En pocas palabras, para muchas mujeres decir «no» a un hijo forma parte de los «no negociables».
En puntas de pie
Los «no negociables» se mimetizan con la vida y se filtran por las grietas de nuestra necesidad de ser amadas. Pasan a formar parte de lo que se considera nuestra «naturaleza» y se instalan a nuestra vera como si fueran nuestra sombra. Los incorporamos como obvios, y al hacerlo, los convertimos en invisibles para nosotras mismas. Por todo esto es que son capaces de perdurar tantos años… ¡y sin envejecer! En una oportunidad, coordinando unos talleres de reflexión en Chile, una muchacha de origen humilde contó una anécdota conmovedora.
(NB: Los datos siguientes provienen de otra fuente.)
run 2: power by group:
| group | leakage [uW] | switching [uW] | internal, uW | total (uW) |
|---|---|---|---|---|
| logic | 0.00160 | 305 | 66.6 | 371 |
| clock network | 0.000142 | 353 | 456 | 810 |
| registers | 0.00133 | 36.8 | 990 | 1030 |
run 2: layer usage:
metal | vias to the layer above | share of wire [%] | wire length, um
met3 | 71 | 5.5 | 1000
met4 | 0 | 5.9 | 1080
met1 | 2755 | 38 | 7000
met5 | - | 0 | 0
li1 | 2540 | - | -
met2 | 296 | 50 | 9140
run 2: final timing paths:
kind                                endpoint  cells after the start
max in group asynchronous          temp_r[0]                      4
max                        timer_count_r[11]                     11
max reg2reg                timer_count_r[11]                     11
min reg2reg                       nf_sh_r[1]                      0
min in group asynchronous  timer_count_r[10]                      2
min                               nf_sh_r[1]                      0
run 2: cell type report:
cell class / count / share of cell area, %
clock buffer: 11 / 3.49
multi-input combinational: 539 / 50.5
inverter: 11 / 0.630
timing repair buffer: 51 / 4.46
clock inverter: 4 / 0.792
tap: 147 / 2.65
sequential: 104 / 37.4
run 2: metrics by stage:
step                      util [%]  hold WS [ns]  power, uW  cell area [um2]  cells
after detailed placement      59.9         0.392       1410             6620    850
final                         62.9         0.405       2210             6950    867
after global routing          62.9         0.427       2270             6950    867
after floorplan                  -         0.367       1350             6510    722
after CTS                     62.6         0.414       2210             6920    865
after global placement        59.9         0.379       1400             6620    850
===== src/flash_status_pkg.sv =====
package flash_status_pkg;

  // clock and bus timing, in ns as the part needs them
  localparam int CLK_PERIOD_NS = 25;
  localparam int T_READ_NS     = 90;  // read access time, least
  localparam int T_WE_NS       = 35;  // write strobe low time, least
  localparam int RD_CYC = (T_READ_NS + CLK_PERIOD_NS - 1) / CLK_PERIOD_NS < 1 ? 1 :
                          (T_READ_NS + CLK_PERIOD_NS - 1) / CLK_PERIOD_NS;
  localparam int WE_CYC = (T_WE_NS + CLK_PERIOD_NS - 1) / CLK_PERIOD_NS < 1 ? 1 :
                          (T_WE_NS + CLK_PERIOD_NS - 1) / CLK_PERIOD_NS;

  // flash bus widths
  localparam int ADDR_W = 20;
  localparam int DATA_W = 8;

  // status bit positions on the data bus
  localparam int POLL_STATUS_BIT  = 7;
  localparam int TOGGLE_BIT_ONE   = 6;
  localparam int TIMEOUT_FAIL_BIT = 5;
  localparam int ERASE_WINDOW_BIT = 3;
  localparam int TOGGLE_BIT_TWO   = 2;

  localparam logic [DATA_W-1:0] CMD_RESET = 8'hf0;

  // register word indices on the avalon slave
  localparam logic [2:0] REG_CTRL   = 3'h0;
  localparam logic [2:0] REG_ADDR   = 3'h1;
  localparam logic [2:0] REG_WDATA  = 3'h2;
  localparam logic [2:0] REG_STATUS = 3'h3;
  localparam logic [2:0] REG_RDATA  = 3'h4;

  // control register fields
  localparam int CTRL_START  = 0;
  localparam int CTRL_OP_LSB = 1;

  // status register fields
  localparam int ST_BUSY = 0;
  localparam int ST_PASS = 1;
  localparam int ST_FAIL = 2;
  localparam int ST_RDY  = 3;
  localparam int ST_TB2  = 4;
  localparam int ST_EWIN = 5;

  localparam logic [31:0] RESET_ZERO = 32'h0000_0000;

  typedef enum logic [1:0] {
    OP_WRITE  = 2'h0,
    OP_READ   = 2'h1,
    OP_POLL   = 2'h2,
    OP_TOGGLE = 2'h3
  } op_t;

  typedef enum logic [3:0] {
    S_IDLE  = 4'b0001,
    S_READ  = 4'b0010,
    S_WRITE = 4'b0100,
    S_EVAL  = 4'b1000
  } state_t;

  typedef enum logic [1:0] {
    ACT_READ  = 2'h0,
    ACT_RESET = 2'h1,
    ACT_PASS  = 2'h2,
    ACT_FAIL  = 2'h3
  } act_t;

  // pins driven toward the flash
  typedef struct packed {
    logic [ADDR_W-1:0] addr;
    logic [DATA_W-1:0] dq_out;
    logic              dq_oe;
    logic              ce_n;
    logic              oe_n;
    logic              we_n;
  } flash_out_t;

endpackage


===== src/flash_status_host.sv =====
// Function
// - host reads polling status at the programmed address
// - host reads erase status inside a sector chosen for erasure
// - after polling bit turns true, host takes data from the next read
// - timeout-failure bit seen: host reads the polling bit once more
// - host does two back-to-back reads and compares toggle bits
// - still toggling with failure bit high: host fails and sends reset command
// - host restarts toggle check from its first double read on resuming
`timescale 1ns/1ps
module flash_status_host
  import flash_status_pkg::*;
(
  input  wire logic              clk_sys,          // system clock, 40 MHz
  input  wire logic              rst,              // async reset, active high
  input  wire logic [2:0]        avs_address,      // register word index
  input  wire logic              avs_read,         // avalon read
  input  wire logic              avs_write,        // avalon write
  input  wire logic [31:0]       avs_writedata,    // avalon write data
  output logic      [31:0]       avs_readdata,     // avalon read data
  output logic                   avs_waitrequest,  // avalon stall
  output flash_out_t             flash_o,          // pins toward the flash
  input  wire logic [DATA_W-1:0] dq_in,            // flash data bus level
  input  wire logic              ready_busy_out    // flash ready/busy, high = ready
);

  state_t            state;
  op_t               op;
  logic [2:0]        step;
  logic [3:0]        cnt;
  logic [DATA_W-1:0] sample;
  logic [ADDR_W-1:0] addr_reg;
  logic [DATA_W-1:0] wdata_reg;
  logic              t1_first;
  logic              t2_first;
  logic              pass;
  logic              fail;
  logic              tb2_seen;
  logic              rd_ack;
  logic [3:0]        rd_count;
  logic              recheck_seen;

  // register decode
  wire wr_ctrl  = avs_write && avs_address == REG_CTRL;
  wire wr_addr  = avs_write && avs_address == REG_ADDR;
  wire wr_wdata = avs_write && avs_address == REG_WDATA;
  wire busy     = state != S_IDLE;
  wire start    = wr_ctrl && avs_writedata[CTRL_START] && !busy;  // starts while busy are dropped
  wire op_t start_op = op_t'(avs_writedata[CTRL_OP_LSB +: 2]);

  // status bits of the current sample
  wire poll_true = sample[POLL_STATUS_BIT] == wdata_reg[POLL_STATUS_BIT];
  wire tb1_same  = sample[TOGGLE_BIT_ONE] == t1_first;
  wire tb2_diff  = sample[TOGGLE_BIT_TWO] != t2_first;
  wire fail_bit  = sample[TIMEOUT_FAIL_BIT];

  // reads stall one cycle so read data come from a flop
  assign avs_waitrequest = avs_read && !rd_ack;

  wire [31:0] status_word = {26'h0, sample[ERASE_WINDOW_BIT], tb2_seen, ready_busy_out, fail, pass, busy};
  wire [31:0] rd_mux = avs_address == REG_CTRL   ? {29'h0, op, 1'b0} :
                       avs_address == REG_ADDR   ? {12'h0, addr_reg} :
                       avs_address == REG_WDATA  ? {24'h0, wdata_reg} :
                       avs_address == REG_STATUS ? status_word :
                       avs_address == REG_RDATA  ? {24'h0, sample} : RESET_ZERO;

  // algorithm decision after each finished cycle
  act_t       next_act;
  logic [2:0] next_step;
  always_comb begin
    next_act  = ACT_PASS;
    next_step = 3'd0;
    case (op)
      OP_POLL: begin
        case (step)
          3'd0: begin
            next_act = ACT_READ;
            if (poll_true) begin
              next_step = 3'd2;                 // one more read for valid data
            end else if (fail_bit) begin
              next_step = 3'd1;                 // failure bit may move with poll bit
            end else begin
              next_step = 3'd0;
            end
          end
          3'd1: begin
            next_act  = poll_true ? ACT_READ : ACT_RESET;
            next_step = poll_true ? 3'd2 : 3'd3;
          end
          3'd3:    next_act = ACT_FAIL;
          default: next_act = ACT_PASS;
        endcase
      end
      OP_TOGGLE: begin
        case (step)
          3'd0: begin
            next_act  = ACT_READ;
            next_step = 3'd1;
          end
          3'd4: begin
            next_act  = ACT_READ;
            next_step = 3'd5;
          end
          3'd1: begin
            next_act = ACT_READ;
            if (tb1_same) begin
              next_step = 3'd2;                 // stopped: next read is array data
            end else if (fail_bit) begin
              next_step = 3'd4;                 // recheck with a fresh pair
            end else begin
              next_step = 3'd0;                 // still busy: begin again with a pair
            end
          end
          3'd5: begin
            next_act  = tb1_same ? ACT_READ : ACT_RESET;
            next_step = tb1_same ? 3'd2 : 3'd3;
          end
          3'd3:    next_act = ACT_FAIL;
          default: next_act = ACT_PASS;
        endcase
      end
      default: next_act = ACT_PASS;
    endcase
  end

  // avalon register writes and read data
  always_ff @(posedge clk_sys or posedge rst) begin
    if (rst) begin
      addr_reg     <= '0;
      wdata_reg    <= '0;
      rd_ack       <= 1'b0;
      avs_readdata <= RESET_ZERO;
    end else begin
      rd_ack <= avs_read && !rd_ack;
      if (avs_read && !rd_ack) begin
        avs_readdata <= rd_mux;
      end
      if (wr_addr && !busy) begin
        addr_reg <= avs_writedata[ADDR_W-1:0];
      end
      if (wr_wdata && !busy) begin
        wdata_reg <= avs_writedata[DATA_W-1:0];
      end
    end
  end

  // bus cycle engine and sequencer; the address stays fixed for the whole
  always_ff @(posedge clk_sys or posedge rst) begin
    if (rst) begin
      state   <= S_IDLE;
      op      <= OP_WRITE;
      step    <= 3'd0;
      cnt     <= 4'd0;
      sample  <= '0;
      flash_o <= '{addr: '0, dq_out: '0, dq_oe: 1'b0, ce_n: 1'b1, oe_n: 1'b1, we_n: 1'b1};
    end else begin
      case (state)
        S_IDLE: begin
          if (start) begin
            op              <= start_op;
            step            <= 3'd0;
            cnt             <= 4'd0;
            flash_o.addr    <= addr_reg;
            flash_o.dq_out  <= wdata_reg;
            flash_o.ce_n    <= 1'b0;
            flash_o.dq_oe   <= start_op == OP_WRITE;
            flash_o.we_n    <= start_op != OP_WRITE;
            flash_o.oe_n    <= start_op == OP_WRITE;
            state           <= start_op == OP_WRITE ? S_WRITE : S_READ;
          end
        end
        S_READ: begin
          cnt <= cnt + 4'd1;
          if (cnt == 4'(RD_CYC - 1)) begin
            sample       <= dq_in;
            flash_o.ce_n <= 1'b1;
            flash_o.oe_n <= 1'b1;
            state        <= S_EVAL;
          end
        end
        S_WRITE: begin
          cnt <= cnt + 4'd1;
          if (cnt == 4'(WE_CYC - 1)) begin
            flash_o.ce_n <= 1'b1;
            flash_o.we_n <= 1'b1;
            state        <= S_EVAL;
          end
        end
        S_EVAL: begin
          flash_o.dq_oe <= 1'b0;              // data held one cycle past the strobe
          cnt           <= 4'd0;
          step          <= next_step;
          case (next_act)
            ACT_READ: begin
              flash_o.ce_n <= 1'b0;
              flash_o.oe_n <= 1'b0;
              state        <= S_READ;
            end
            ACT_RESET: begin
              flash_o.dq_out <= CMD_RESET;    // failed: back to array reads
              flash_o.dq_oe  <= 1'b1;
              flash_o.ce_n   <= 1'b0;
              flash_o.we_n   <= 1'b0;
              state          <= S_WRITE;
            end
            default: state <= S_IDLE;
          endcase
        end
        default: state <= S_IDLE;
      endcase
    end
  end

  // outcome flags and toggle history; flags and tb2_seen cleared by a new start, t1_first/t2_first reloaded at each first read
  always_ff @(posedge clk_sys or posedge rst) begin
    if (rst) begin
      pass         <= 1'b0;
      fail         <= 1'b0;
      t1_first     <= 1'b0;
      t2_first     <= 1'b0;
      tb2_seen     <= 1'b0;
      rd_count     <= 4'd0;
      recheck_seen <= 1'b0;
    end else begin
      if (start) begin
        pass         <= 1'b0;
        fail         <= 1'b0;
        tb2_seen     <= 1'b0;
        rd_count     <= 4'd0;
        recheck_seen <= 1'b0;
      end
      if (state == S_READ && cnt == 4'(RD_CYC - 1) && rd_count != 4'hf) begin
        rd_count <= rd_count + 4'd1;
      end
      if (state == S_EVAL) begin
        if (op == OP_TOGGLE && (step == 3'd0 || step == 3'd4)) begin
          t1_first <= sample[TOGGLE_BIT_ONE];
          t2_first <= sample[TOGGLE_BIT_TWO];
        end
        if (op == OP_TOGGLE && (step == 3'd1 || step == 3'd5) && tb2_diff) begin
          tb2_seen <= 1'b1;                   // address lies in a sector chosen for erasure
        end
        if ((op == OP_POLL && step == 3'd1) || (op == OP_TOGGLE && step == 3'd5)) begin
          recheck_seen <= 1'b1;
        end
        pass <= pass | (next_act == ACT_PASS);
        fail <= fail | (next_act == ACT_FAIL);
      end
    end
  end
endmodule
[src/frame_pulse_monitor.sv]
// Loss-of-J1 monitor that counts consecutive frames with or without the pulse.
`timescale 1ns/100ps
module frame_pulse_monitor #(
  parameter int frames = alarm_pkg::j1_frame_count
) (
  input  wire logic ref_clk,
  input  wire logic reset,
  input  wire logic enable,
  input  wire logic frame_tick,
  input  wire logic pulse_seen,
  output logic      loss
);

  initial begin
    if (frames < 1 || frames > 255) begin
      $error("frame_pulse_monitor: frames out of range");
    end
  end

  logic [7:0] run;

  // Counts consecutive frames that disagree with the present alarm state.
  always_ff @(posedge ref_clk) begin
    if (reset || !enable) begin
      run  <= 8'h00;
      loss <= 1'b0;
    end else if (frame_tick) begin
      if (pulse_seen == loss) begin
        if (run == 8'(frames - 1)) begin
          run  <= 8'h00;
          loss <= ~loss;
        end else begin
          run <= run + 8'h01;
        end
      end else begin
        run <= 8'h00;
      end
    end
  end

endmodule : frame_pulse_monitor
Viví quince años con un hombre que era mucho más alto que yo. Durante quince años, todas las mañanas me ponía en puntas de pie para mirarme en el espejo de nuestro baño, que estaba colocado a la altura apropiada para su medida. Tardé mucho en darme cuenta de que eso era «negociable para mí misma». Cuando me di cuenta, lo descolgué y lo coloqué a una altura intermedia; ya no tenía que ponerme en puntas de pie, y él sólo necesitaba hacer dos pasos hacia atrás para mirarse con comodidad.
¿Cuántas puestas «en puntas de pies» habrán conocido los muros de tantas casas? Adaptándolo a las historias y las modalidades personales, no sería difícil descubrir que somos muchas las mujeres que, en mayor o menor medida, «naturalmente» nos hemos acomodado durante años, sin siquiera darnos cuenta de que lo hacíamos. La naturalidad con que se incorpora el «acomodarse» a la propia subjetividad explica esa modalidad satelital que con tanta frecuencia signa la vida de muchas mujeres.